In practice, this translates to surface cleaning and mandatory personal protective equipment.
In addition, other safety steps have been taken to prevent exposure to the virus, including:
- The vehicles having partitions to separate the safety operators.
- The operators being paired together for two weeks at a time.
- The wearing of face masks.
- The operators being asked to submit to temperature checks.
The California Department of Motor Vehicles has reported that there were 19 self-driving Lyft vehicles on the state’s public roads in 2019.
Together, they managed to amass almost 43,000 miles in autonomous mode.
Although Cruise, Waymo, and Argo AI presented much higher numbers, it is still indicative of progress.
When developing its technology, Lyft used simulation along with on-road testing.
The firm decided to use simulation more heavily in response to the COVID-19-related shutdowns.
Even after the lockdowns get lifted, the chances are that Lyft will keep using simulation for development purposes due to it being so cost-effective.
Simulation is the ideal way to resume development while employees are confined to their homes.

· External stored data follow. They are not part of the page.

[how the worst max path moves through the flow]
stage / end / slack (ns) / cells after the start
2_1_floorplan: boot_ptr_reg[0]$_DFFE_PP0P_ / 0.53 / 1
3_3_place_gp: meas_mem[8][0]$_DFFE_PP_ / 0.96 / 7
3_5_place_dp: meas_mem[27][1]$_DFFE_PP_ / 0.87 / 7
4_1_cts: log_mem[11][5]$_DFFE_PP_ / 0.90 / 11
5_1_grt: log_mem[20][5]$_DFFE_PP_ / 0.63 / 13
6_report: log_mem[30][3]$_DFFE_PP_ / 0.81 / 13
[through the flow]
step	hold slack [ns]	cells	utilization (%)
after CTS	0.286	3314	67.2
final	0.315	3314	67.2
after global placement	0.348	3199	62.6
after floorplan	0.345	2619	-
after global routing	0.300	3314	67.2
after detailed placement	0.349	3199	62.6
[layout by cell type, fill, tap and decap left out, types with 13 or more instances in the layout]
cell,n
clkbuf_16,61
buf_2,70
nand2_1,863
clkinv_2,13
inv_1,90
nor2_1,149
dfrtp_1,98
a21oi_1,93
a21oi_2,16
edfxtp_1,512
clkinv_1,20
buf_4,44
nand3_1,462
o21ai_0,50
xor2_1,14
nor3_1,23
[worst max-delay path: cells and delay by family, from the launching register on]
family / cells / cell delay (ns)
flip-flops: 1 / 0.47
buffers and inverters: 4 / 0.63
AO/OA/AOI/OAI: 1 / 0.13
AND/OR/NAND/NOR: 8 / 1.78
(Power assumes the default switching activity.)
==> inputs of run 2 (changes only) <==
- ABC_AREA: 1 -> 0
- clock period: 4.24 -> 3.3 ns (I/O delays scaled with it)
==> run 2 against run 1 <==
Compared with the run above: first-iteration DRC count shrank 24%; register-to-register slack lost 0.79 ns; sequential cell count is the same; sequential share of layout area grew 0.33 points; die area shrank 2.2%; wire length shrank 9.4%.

The industry is no stranger to using simulation as a development tool, but the way that Lyft approaches data collection is what differentiates it from its competitors.
The company is using data collected from drivers to:
- Improve its simulations
- Better its understanding of human driving patterns
- Build 3D maps
The data that has been gathered comes from select vehicles that are enrolled in Lyft’s Express Drive programme, which provides SUVs and rental cars to drivers as an alternative to options such as long-term leasing.